“Vamos ahora a lanzar una ofensiva contra la corrupción, contra la inmoralidad, contra el vicio, contra el juego y contra el robo, contra el analfabetismo, contra las enfermedades, contra el hambre. Vamos a empezar una ofensiva simultánea, como la ofensiva que terminó con el fin de la dictadura.”
“La humanidad tiene necesidad de estas soluciones. La humanidad crece, la humanidad se multiplica; y no crece, sin embargo, la superficie. El hombre tendrá que hacer todo lo necesario para incrementar la productividad por superficie, poner el máximo de las tierras o de la superficie en producción, aprovechar todos los recursos naturales, aprovechar todos los recursos de la ciencia; puesto que solo quienes no sean revolucionarios, quienes no tengan la menor idea de las posibilidades de la inteligencia y de la voluntad del hombre, podrán concebir un mundo en que la humanidad se muera de hambre.”
"La sociedad socialista no dispone de aquellos medios coercitivos, entre los cuales el primero de todos era el desempleo, el hambre y las terribles consecuencias para el trabajador que no cumplía las obligaciones que le imponía el capitalista. No puede constituirse un dirigente en el lugar y grado de una empresa capitalista, de una compañía yanki. No puede acudir la Revolución a métodos coercitivos."

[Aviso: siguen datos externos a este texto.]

<file path="config.mk">
export PLATFORM = sky130hd
export DESIGN_NAME = mod_up_cnt
export DESIGN_NICKNAME = d
export VERILOG_FILES = /design/src/rtl/mod_up_cnt_pkg.sv /design/src/rtl/mod_up_cnt.sv
export SDC_FILE = /design/constraint.sdc
export NUM_CORES = 1
export LEC_CHECK = 0
export ABC_AREA = 1
export BUFFER_PORTS_ARGS = -buffer_cell sky130_fd_sc_hd__buf_2
export CORE_AREA = 2 2 43 45
export DETAILED_ROUTE_END_ITERATION = 7
export DIE_AREA = 0 0 45 47
export GPL_ROUTABILITY_DRIVEN = 0
export HOLD_SLACK_MARGIN = 0.12
export PLACE_DENSITY = 0.73
export SYNTH_ARGS = -nofsm -noshare
export SYNTH_HDL_FRONTEND = slang
export SYNTH_SLANG_ARGS = --single-unit
</file>
<file path="constraint.sdc">
create_clock -name clk -period 1.95 [get_ports clk]
set_input_delay 0.39 -clock clk [delete_from_list [all_inputs] [get_ports clk]]
set_output_delay 0.39 -clock clk [all_outputs]
set_load 0.1 [all_outputs]
</file>
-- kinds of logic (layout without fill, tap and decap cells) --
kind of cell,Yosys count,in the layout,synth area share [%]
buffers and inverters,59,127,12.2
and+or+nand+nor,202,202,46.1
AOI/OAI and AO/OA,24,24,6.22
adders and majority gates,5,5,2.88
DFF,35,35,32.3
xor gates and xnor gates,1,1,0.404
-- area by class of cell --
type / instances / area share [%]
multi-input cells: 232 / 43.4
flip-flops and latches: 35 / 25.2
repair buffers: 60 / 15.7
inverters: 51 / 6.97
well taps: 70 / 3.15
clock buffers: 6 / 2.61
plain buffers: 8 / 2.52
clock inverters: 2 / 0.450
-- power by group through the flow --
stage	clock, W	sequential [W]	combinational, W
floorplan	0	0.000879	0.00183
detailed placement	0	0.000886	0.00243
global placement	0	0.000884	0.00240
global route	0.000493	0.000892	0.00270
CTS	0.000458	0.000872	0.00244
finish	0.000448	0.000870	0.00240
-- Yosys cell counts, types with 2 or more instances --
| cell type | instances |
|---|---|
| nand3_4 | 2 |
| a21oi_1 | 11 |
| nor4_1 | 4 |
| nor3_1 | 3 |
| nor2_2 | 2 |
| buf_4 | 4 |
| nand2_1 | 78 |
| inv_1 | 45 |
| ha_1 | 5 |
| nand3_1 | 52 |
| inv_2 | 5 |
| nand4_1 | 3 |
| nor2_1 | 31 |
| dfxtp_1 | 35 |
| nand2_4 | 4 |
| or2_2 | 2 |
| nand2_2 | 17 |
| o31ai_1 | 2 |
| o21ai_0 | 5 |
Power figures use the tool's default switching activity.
$ cat src/rtl/dmem_arbiter_pkg.sv
// rtl/dmem_arbiter_pkg.sv - shared arbiter state encoding and default MMIO map
// Also imported by the top-level display mux for the OUT word addresses.
package dmem_arbiter_pkg;

   typedef enum logic [1:0] {
      ST_IDLE  = 2'd0,
      ST_FORCE = 2'd1,
      ST_GRANT = 2'd2
   } arb_state_t;

   localparam logic [31:0] DEF_IN1_ADDR  = 32'h0;
   localparam logic [31:0] DEF_IN2_ADDR  = 32'h4;
   localparam logic [31:0] DEF_OUT1_ADDR = 32'h8;
   localparam logic [31:0] DEF_OUT2_ADDR = 32'hC;

endpackage

$ cat src/rtl/dmem_arbiter_if.sv
// rtl/dmem_arbiter_if.sv - touch-screen host write channel (valid/ready)
interface dmem_arbiter_if #(
   parameter int DATA_W = 32
) ();

   logic              host_valid;
   logic              host_ready;
   logic [DATA_W-1:0] host_addr;
   logic [DATA_W-1:0] host_wdata;

   modport master (output host_valid, host_addr, host_wdata, input host_ready);
   modport slave  (input host_valid, host_addr, host_wdata, output host_ready);

endinterface

$ cat src/rtl/dmem_arb_fifo.sv
// rtl/dmem_arb_fifo.sv - synchronous FIFO buffering host writes, exposes occupancy
module dmem_arb_fifo #(
   parameter int WIDTH = 64,
   parameter int DEPTH = 4,
   localparam int AW   = $clog2(DEPTH)
) (
   input  logic             inclk,
   input  logic             rstn,
   input  logic             push,
   input  logic [WIDTH-1:0] push_data,
   input  logic             pop,
   output logic [WIDTH-1:0] head,
   output logic [AW:0]      count
);

   logic [WIDTH-1:0] mem [DEPTH];
   logic [AW-1:0]    wr_ptr;
   logic [AW-1:0]    rd_ptr;

   assign head = mem[rd_ptr];

   // Storage carries no reset; only the pointers define validity.
   always_ff @(posedge inclk) begin
      if (push) mem[wr_ptr] <= push_data;
   end

   always_ff @(posedge inclk or negedge rstn) begin
      if (!rstn) begin
         wr_ptr <= '0;
         rd_ptr <= '0;
         count  <= '0;
      end else begin
         if (push) wr_ptr <= wr_ptr + 1'b1;
         if (pop)  rd_ptr <= rd_ptr + 1'b1;
         case ({push, pop})
            2'b10:   count <= count + 1'b1;
            2'b01:   count <= count - 1'b1;
            default: count <= count;
         endcase
      end
   end

endmodule
**config.mk**
```make
export PLATFORM = sky130hd
export DESIGN_NAME = mario_power_ctrl
export DESIGN_NICKNAME = d
export VERILOG_FILES = /design/src/rtl/mario_power_ctrl.sv
export SDC_FILE = /design/constraint.sdc
export NUM_CORES = 1
export LEC_CHECK = 0
export CAP_MARGIN = 20
export CORE_UTILIZATION = 46
export CTS_CLUSTER_SIZE = 30
export DETAILED_ROUTE_END_ITERATION = 8
export GPL_ROUTABILITY_DRIVEN = 0
export MAX_ROUTING_LAYER = met4
export PLACE_DENSITY = 0.71
export SYNTH_ARGS = -nofsm -noshare
export SYNTH_HDL_FRONTEND = slang
export SYNTH_SLANG_ARGS = --single-unit
```
**constraint.sdc**
```tcl
create_clock -name clk -period 1.7 [get_ports clk]
set_input_delay 0.34 -clock clk [delete_from_list [all_inputs] [get_ports clk]]
set_output_delay 0.34 -clock clk [all_outputs]
set_load 0.02 [all_outputs]
```
### src/rtl/serial_rx_sync.sv
// Two-flop synchronizer for the asynchronous serial line, resetting to the idle (high) level.
// Latency: 2 Clock cycles; backpressure: none.
module serial_rx_sync (
    input  logic Clock,
    input  logic Reset_n,
    input  logic d_i,
    output logic q_o
);

    logic meta_q;
    logic sync_q;

    always_ff @(posedge Clock or negedge Reset_n) begin
        if (!Reset_n) begin
            meta_q <= 1'b1;
            sync_q <= 1'b1;
        end else begin
            meta_q <= d_i;
            sync_q <= meta_q;
        end
    end

    assign q_o = sync_q;

endmodule
<file path="src/rtl/mag_pkg.sv">
// rtl/mag_pkg.sv - shared types and defaults for the magnetron cook sequencer
// Contents:
//   mag_state_t   : cook-cycle state (IDLE, COOKING, PAUSED, DONE)
//   TICK_DIV_DEF  : default clock cycles per one-second tick
//   TIME_W_DEF    : default width of the seconds countdown
package mag_pkg;

  typedef enum logic [1:0] {
    IDLE    = 2'd0,
    COOKING = 2'd1,
    PAUSED  = 2'd2,
    DONE    = 2'd3
  } mag_state_t;

  localparam int TICK_DIV_DEF = 100_000_000;
  localparam int TIME_W_DEF   = 12;

endpackage

</file>
<file path="src/rtl/tick_prescaler.sv">
// rtl/tick_prescaler.sv - one-second tick prescaler for the cook countdown
// Ports:
//   clk, rst_n : clock, asynchronous active-low reset
//   en         : advance the count this cycle
//   clr        : zero the count (overrides en)
//   tick       : high when the count sits at TICK_DIV-1 and en is high
module tick_prescaler
  import mag_pkg::*;
#(
  parameter int TICK_DIV = TICK_DIV_DEF
) (
  input  logic clk,
  input  logic rst_n,
  input  logic en,
  input  logic clr,
  output logic tick
);

  localparam int              CW   = $clog2(TICK_DIV);
  localparam logic [CW-1:0]   LAST = CW'(TICK_DIV - 1);

  logic [CW-1:0] count;

  assign tick = en && (count == LAST);

  // With en low the count simply holds, which is what lets a paused
  // cook resume mid-second without losing or gaining cycles.
  always_ff @(posedge clk or negedge rst_n) begin
    if (!rst_n) begin
      count <= '0;
    end else if (clr) begin
      count <= '0;
    end else if (en) begin
      count <= (count == LAST) ? '0 : count + 1'b1;
    end
  end

endmodule

</file>
<file path="src/rtl/mag_controller.sv">
// rtl/mag_controller.sv - magnetron cook-cycle sequencer driving the latch S/R inputs
// Ports:
//   clk, rst_n   : clock, asynchronous active-low reset
//   load/time_in : write cook time (seconds) into the countdown
//   start        : begin or resume cooking
//   clear        : abort and zero the countdown
//   door_closed  : synchronised door switch, 1 = closed
//   S, R         : one-cycle latch set / reset pulses (never both high)
//   mag_on       : high while cooking
//   remaining    : current countdown value
//   done         : one-cycle pulse when the countdown expires
module mag_controller
  import mag_pkg::*;
#(
  parameter int TICK_DIV = TICK_DIV_DEF,
  parameter int TIME_W   = TIME_W_DEF
) (
  input  logic              clk,
  input  logic              rst_n,
  input  logic              load,
  input  logic [TIME_W-1:0] time_in,
  input  logic              start,
  input  logic              clear,
  input  logic              door_closed,
  output logic              S,
  output logic              R,
  output logic              mag_on,
  output logic [TIME_W-1:0] remaining,
  output logic              done
);

  mag_state_t        state, state_nx;
  logic [TIME_W-1:0] rem_nx;
  logic              s_nx, r_nx, done_nx;
  logic              pre_en, pre_clr, tick;

  // The prescaler only advances while genuinely cooking this cycle; a
  // door-open or clear edge must not consume a prescaler step.
  assign pre_en  = (state == COOKING) && door_closed && !clear;
  // Outside COOKING/PAUSED the count is meaningless, so holding it at zero
  // there guarantees every fresh start begins a full second.
  assign pre_clr = clear || (state == IDLE) || (state == DONE);

  tick_prescaler #(.TICK_DIV(TICK_DIV)) u_prescaler (
    .clk   (clk),
    .rst_n (rst_n),
    .en    (pre_en),
    .clr   (pre_clr),
    .tick  (tick)
  );

  always_comb begin
    state_nx = state;
    rem_nx   = remaining;
    s_nx     = 1'b0;
    r_nx     = 1'b0;
    done_nx  = 1'b0;
    case (state)
      IDLE, DONE: begin
        state_nx = IDLE;
        if (clear) begin
          rem_nx = '0;
        end else if (load) begin
          rem_nx = time_in;
        end else if (start && door_closed && (remaining != '0)) begin
          state_nx = COOKING;
          s_nx     = 1'b1;
        end
      end
      COOKING: begin
        if (clear) begin
          state_nx = IDLE;
          rem_nx   = '0;
          r_nx     = 1'b1;
        end else if (!door_closed) begin
          state_nx = PAUSED;
          r_nx     = 1'b1;
        end else if (tick) begin
          // Saturating decrement: the last second ends the cook.
          if (remaining <= TIME_W'(1)) begin
            rem_nx   = '0;
            state_nx = DONE;
            r_nx     = 1'b1;
            done_nx  = 1'b1;
          end else begin
            rem_nx = remaining - 1'b1;
          end
        end
      end
      PAUSED: begin
        if (clear) begin
          state_nx = IDLE;
          rem_nx   = '0;
        end else if (start && door_closed) begin
          state_nx = COOKING;
          s_nx     = 1'b1;
        end
      end
      default: state_nx = IDLE;
    endcase
  end

  always_ff @(posedge clk or negedge rst_n) begin
    if (!rst_n) begin
      state     <= IDLE;
      remaining <= '0;
      S         <= 1'b0;
      R         <= 1'b1;
      mag_on    <= 1'b0;
      done      <= 1'b0;
    end else begin
      state     <= state_nx;
      remaining <= rem_nx;
      S         <= s_nx;
      R         <= r_nx;
      mag_on    <= (state_nx == COOKING);
      done      <= done_nx;
    end
  end

endmodule

</file>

"¿Cómo pueden hacerlo los jefes de un imperio donde se imponen la mafia, el juego y la prostitución infantil; donde la CIA organiza planes de subversión y espionaje universal, y el Pentágono crea bombas de neutrones capaces de preservar los bienes materiales y liquidar a los seres humanos; un imperio que apoya a la reacción y la contrarrevolución en todo el mundo, que protege y estimula la explotación por los monopolios de las riquezas y los recursos humanos en todos los continentes, el intercambio desigual, una política proteccionista, un despilfarro increíble de recursos naturales y un sistema de hambre para el mundo?"
"(...) todo lo que contribuya hoy al subdesarrollo y la pobreza constituye una violación flagrante de la ecología. Decenas de millones de hombres, mujeres y niños mueren cada año en el Tercer Mundo a consecuencia de esto, más que en cada una de las dos guerras mundiales. El intercambio desigual, el proteccionismo y la deuda externa agreden la ecología y propician la destrucción del medio ambiente".
"(...) todo lo que contribuya hoy al subdesarrollo y la pobreza constituye una violación flagrante de la ecología".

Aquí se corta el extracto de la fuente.